■ **WHAT IS REQUIRED**
Among the entries that follow, find every line with the word "return" and copy it.
Segment Start: INFORMATION PROVIDED
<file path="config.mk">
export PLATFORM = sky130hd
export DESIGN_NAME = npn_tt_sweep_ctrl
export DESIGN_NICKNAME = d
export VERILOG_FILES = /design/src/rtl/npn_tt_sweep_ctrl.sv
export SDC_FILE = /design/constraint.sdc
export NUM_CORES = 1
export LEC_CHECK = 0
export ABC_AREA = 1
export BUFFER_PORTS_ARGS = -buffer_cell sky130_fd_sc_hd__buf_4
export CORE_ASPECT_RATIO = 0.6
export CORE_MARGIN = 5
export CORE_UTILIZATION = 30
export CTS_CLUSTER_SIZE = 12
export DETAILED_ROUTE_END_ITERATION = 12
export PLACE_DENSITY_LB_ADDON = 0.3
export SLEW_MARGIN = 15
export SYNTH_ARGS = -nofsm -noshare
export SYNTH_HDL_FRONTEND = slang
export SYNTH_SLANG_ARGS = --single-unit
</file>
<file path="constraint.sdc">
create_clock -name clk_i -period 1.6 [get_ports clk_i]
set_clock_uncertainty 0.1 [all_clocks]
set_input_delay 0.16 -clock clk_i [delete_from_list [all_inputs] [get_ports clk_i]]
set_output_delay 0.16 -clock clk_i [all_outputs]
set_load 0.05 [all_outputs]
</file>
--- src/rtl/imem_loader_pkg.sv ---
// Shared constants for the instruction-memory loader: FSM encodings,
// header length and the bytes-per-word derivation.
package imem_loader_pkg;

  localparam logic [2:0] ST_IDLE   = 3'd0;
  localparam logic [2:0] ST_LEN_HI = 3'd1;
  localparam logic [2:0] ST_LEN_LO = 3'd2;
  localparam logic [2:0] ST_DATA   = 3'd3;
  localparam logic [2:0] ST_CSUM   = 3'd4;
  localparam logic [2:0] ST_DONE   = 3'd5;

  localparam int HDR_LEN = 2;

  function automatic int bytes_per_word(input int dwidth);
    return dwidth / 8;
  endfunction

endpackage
Segment End: INFORMATION PROVIDED
Segment Start: INFORMATION PROVIDED
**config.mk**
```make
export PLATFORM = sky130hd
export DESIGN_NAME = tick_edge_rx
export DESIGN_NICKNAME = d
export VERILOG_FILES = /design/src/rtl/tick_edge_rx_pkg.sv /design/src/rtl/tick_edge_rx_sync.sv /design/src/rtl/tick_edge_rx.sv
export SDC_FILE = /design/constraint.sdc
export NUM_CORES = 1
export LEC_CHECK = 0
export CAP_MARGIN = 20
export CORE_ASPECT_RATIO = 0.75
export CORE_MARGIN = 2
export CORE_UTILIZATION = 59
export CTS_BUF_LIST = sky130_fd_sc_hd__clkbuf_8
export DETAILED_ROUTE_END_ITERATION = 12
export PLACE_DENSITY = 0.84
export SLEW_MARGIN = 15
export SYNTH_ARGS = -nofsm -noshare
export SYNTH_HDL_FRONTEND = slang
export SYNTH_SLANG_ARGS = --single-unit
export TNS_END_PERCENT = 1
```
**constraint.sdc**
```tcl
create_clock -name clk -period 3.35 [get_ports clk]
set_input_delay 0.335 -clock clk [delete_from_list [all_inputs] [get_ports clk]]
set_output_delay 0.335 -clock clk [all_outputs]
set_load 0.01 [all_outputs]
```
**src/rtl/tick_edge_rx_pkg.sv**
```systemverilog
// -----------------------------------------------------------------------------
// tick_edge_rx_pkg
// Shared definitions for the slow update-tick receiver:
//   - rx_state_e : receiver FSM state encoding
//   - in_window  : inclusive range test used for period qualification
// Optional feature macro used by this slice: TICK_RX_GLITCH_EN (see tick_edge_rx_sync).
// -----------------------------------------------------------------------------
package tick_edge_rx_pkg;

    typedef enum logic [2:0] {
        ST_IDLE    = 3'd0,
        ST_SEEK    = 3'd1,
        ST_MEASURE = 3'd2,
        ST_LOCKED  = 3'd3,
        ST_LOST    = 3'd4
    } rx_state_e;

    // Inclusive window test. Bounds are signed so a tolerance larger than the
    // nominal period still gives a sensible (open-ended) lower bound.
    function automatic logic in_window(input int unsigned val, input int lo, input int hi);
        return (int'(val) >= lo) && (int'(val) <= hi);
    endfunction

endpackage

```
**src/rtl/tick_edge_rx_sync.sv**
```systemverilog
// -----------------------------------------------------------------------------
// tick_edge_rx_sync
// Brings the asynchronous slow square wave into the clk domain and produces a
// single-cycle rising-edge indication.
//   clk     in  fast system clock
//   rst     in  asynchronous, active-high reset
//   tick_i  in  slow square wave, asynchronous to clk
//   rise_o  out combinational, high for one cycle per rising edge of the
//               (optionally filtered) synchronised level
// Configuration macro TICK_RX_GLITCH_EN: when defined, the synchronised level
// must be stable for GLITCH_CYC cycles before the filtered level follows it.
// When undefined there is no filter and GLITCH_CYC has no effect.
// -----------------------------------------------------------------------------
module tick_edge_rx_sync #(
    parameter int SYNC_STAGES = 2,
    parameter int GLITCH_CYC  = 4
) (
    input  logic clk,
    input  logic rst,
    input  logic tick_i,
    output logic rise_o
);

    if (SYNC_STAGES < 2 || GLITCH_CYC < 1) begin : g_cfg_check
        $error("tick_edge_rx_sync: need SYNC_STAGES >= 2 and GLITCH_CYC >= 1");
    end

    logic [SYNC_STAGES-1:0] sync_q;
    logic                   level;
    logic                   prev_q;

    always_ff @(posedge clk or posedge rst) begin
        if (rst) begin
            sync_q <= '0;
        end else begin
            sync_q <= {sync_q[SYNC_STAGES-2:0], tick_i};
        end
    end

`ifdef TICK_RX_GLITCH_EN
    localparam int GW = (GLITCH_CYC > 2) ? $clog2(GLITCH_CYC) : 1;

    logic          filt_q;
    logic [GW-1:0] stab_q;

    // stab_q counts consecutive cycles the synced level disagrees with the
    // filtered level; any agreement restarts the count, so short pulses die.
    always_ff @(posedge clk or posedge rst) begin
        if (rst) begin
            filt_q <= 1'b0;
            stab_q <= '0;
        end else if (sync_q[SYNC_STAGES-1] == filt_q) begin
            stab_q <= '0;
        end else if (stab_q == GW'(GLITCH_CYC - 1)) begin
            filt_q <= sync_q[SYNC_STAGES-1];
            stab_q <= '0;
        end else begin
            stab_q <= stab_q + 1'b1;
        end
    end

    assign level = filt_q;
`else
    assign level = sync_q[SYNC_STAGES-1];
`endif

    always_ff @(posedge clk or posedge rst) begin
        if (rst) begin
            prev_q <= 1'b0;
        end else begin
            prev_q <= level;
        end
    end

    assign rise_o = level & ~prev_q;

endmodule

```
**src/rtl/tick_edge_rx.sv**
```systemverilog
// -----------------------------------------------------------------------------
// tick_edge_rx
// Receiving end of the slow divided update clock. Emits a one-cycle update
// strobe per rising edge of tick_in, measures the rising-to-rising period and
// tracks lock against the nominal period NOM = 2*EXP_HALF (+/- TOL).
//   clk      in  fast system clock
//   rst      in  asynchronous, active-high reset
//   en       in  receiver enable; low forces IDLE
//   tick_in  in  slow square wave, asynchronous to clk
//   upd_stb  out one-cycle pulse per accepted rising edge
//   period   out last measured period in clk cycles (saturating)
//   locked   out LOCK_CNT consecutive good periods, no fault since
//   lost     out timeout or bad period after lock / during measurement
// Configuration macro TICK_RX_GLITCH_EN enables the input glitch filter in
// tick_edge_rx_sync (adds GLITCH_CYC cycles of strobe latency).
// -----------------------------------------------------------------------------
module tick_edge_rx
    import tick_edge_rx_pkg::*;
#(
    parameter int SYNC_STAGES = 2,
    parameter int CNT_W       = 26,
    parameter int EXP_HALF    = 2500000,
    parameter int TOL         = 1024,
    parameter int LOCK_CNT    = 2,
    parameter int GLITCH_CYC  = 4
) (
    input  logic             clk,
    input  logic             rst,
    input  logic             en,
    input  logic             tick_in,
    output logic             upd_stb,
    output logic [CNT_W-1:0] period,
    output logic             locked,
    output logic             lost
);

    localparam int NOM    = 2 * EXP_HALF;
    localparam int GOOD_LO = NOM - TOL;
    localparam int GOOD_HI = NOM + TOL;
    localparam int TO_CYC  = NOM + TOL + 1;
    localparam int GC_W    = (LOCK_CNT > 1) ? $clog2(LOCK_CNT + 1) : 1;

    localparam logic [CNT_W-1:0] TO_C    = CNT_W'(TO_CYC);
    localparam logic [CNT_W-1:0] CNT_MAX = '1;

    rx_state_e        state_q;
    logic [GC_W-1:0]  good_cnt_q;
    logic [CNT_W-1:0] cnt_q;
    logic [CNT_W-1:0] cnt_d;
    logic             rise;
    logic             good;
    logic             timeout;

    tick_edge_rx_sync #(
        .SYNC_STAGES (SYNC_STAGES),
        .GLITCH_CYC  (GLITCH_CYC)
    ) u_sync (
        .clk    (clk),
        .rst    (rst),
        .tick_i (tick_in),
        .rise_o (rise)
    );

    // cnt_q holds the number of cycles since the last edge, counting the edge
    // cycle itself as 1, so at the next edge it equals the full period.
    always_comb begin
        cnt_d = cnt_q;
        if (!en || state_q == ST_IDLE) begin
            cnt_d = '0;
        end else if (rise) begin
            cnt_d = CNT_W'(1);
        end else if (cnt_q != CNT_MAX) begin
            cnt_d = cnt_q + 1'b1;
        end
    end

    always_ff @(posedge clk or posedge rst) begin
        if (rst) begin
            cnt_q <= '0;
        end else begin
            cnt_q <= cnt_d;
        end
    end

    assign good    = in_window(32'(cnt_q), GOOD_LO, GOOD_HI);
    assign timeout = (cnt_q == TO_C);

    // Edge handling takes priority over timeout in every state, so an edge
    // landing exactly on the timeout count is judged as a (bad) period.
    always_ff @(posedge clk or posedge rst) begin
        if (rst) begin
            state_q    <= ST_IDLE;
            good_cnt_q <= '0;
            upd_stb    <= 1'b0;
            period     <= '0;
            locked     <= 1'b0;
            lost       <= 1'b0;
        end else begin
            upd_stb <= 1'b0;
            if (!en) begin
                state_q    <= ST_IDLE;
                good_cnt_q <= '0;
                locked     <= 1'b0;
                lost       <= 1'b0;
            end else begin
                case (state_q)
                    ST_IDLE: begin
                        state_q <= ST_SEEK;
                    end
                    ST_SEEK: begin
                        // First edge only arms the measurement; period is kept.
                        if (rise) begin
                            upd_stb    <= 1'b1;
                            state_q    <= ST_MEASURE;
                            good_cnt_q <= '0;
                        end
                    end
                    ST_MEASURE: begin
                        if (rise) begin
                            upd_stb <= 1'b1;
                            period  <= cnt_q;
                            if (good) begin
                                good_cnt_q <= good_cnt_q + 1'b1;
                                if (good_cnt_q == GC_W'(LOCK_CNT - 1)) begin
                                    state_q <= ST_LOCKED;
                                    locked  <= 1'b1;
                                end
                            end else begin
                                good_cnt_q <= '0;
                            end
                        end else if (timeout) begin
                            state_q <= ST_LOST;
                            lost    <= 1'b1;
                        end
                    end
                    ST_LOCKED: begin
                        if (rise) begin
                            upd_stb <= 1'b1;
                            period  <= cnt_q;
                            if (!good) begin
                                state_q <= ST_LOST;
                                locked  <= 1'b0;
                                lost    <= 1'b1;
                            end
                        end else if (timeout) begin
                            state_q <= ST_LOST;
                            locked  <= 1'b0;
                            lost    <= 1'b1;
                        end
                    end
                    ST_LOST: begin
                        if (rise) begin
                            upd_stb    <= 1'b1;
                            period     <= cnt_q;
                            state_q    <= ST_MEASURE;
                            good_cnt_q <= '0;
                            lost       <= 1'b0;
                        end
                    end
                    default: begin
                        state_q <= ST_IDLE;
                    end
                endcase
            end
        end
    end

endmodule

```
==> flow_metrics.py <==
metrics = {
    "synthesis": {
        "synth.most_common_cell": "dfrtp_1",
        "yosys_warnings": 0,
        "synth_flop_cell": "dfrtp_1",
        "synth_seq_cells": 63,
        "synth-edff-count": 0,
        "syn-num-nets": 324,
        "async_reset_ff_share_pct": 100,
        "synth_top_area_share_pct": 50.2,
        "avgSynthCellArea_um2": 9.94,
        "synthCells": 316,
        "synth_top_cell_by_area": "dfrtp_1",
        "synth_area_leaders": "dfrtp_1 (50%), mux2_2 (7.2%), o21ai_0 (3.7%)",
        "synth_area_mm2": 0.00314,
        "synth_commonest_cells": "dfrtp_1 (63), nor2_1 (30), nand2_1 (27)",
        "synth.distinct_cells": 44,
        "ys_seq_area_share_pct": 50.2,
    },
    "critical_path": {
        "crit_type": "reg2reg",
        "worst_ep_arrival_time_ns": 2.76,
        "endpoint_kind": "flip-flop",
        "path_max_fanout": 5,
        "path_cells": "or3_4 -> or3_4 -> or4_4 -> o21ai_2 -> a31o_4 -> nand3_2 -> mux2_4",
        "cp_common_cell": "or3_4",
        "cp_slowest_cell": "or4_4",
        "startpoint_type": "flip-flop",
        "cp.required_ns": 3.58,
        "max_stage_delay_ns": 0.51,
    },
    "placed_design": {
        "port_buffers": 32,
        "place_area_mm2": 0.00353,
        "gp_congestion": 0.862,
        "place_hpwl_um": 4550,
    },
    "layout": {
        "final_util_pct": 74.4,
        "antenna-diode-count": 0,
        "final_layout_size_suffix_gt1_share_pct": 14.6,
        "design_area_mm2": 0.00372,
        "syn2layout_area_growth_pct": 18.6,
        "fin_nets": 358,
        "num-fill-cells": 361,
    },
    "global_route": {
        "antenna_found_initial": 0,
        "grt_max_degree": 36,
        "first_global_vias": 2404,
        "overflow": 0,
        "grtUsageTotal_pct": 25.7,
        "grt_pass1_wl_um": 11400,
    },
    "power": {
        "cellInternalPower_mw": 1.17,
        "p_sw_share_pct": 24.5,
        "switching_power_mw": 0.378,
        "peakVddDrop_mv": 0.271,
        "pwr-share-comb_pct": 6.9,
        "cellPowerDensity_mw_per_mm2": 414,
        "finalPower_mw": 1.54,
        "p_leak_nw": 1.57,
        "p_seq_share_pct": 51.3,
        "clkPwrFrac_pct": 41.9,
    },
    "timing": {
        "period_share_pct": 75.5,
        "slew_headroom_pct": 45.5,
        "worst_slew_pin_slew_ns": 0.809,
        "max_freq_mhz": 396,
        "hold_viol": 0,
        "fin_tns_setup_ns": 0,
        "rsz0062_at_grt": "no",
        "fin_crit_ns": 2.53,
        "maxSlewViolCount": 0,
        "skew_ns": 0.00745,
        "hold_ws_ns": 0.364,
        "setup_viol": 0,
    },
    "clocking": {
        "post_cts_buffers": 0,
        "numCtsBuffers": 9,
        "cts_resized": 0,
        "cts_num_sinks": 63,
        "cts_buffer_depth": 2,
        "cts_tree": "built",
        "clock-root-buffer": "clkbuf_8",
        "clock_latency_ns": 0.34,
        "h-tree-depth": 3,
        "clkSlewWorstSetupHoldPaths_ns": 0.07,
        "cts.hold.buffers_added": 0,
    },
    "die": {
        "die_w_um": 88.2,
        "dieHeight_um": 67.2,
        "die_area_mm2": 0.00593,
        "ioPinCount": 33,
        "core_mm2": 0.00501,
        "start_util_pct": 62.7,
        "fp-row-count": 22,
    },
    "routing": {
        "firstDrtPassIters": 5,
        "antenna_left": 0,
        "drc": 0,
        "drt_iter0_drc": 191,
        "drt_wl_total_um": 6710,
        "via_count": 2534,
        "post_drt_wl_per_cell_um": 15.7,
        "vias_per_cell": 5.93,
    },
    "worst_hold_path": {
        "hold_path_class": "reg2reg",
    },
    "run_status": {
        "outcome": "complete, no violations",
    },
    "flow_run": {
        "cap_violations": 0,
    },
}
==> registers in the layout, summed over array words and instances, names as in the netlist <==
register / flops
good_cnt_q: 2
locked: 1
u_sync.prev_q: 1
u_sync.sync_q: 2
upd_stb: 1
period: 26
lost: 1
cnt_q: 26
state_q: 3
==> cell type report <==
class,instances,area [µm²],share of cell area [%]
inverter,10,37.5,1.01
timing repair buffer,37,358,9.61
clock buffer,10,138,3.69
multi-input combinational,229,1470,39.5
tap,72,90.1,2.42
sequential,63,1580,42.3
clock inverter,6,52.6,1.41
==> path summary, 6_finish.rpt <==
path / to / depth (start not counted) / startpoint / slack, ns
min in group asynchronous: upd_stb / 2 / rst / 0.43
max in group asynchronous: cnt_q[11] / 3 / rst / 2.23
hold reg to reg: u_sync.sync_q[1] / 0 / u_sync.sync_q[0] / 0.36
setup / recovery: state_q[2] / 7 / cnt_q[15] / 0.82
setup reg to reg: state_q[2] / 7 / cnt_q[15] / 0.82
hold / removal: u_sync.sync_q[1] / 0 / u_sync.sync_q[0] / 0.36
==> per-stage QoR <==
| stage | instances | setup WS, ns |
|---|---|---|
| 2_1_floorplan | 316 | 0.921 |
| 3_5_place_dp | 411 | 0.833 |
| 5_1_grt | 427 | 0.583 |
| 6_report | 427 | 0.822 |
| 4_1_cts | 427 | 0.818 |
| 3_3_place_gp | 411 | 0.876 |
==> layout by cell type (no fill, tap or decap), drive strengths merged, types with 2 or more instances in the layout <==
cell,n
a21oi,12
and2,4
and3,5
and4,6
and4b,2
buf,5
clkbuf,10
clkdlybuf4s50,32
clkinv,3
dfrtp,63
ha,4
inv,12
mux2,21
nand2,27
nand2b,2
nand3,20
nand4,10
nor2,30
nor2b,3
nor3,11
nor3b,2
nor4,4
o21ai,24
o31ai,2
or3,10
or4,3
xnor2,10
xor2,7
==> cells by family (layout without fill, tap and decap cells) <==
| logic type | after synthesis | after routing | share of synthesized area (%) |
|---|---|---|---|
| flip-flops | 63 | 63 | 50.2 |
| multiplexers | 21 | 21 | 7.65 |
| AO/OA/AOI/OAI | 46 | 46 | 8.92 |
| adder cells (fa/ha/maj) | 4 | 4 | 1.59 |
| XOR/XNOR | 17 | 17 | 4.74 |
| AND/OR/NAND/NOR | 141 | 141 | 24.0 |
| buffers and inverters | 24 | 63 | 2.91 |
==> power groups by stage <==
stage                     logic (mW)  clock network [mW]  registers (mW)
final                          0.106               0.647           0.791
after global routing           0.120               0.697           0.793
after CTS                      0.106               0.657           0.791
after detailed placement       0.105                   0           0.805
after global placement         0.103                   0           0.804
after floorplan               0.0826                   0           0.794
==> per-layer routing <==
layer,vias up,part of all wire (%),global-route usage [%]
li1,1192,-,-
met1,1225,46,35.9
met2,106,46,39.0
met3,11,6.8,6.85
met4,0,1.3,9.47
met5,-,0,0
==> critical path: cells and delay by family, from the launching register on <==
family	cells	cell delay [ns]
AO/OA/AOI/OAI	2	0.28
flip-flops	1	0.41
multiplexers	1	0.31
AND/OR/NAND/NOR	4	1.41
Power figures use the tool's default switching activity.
Segment End: INFORMATION PROVIDED
■ **FINAL ANSWER**
    return dwidth / 8;
        return (int'(val) >= lo) && (int'(val) <= hi);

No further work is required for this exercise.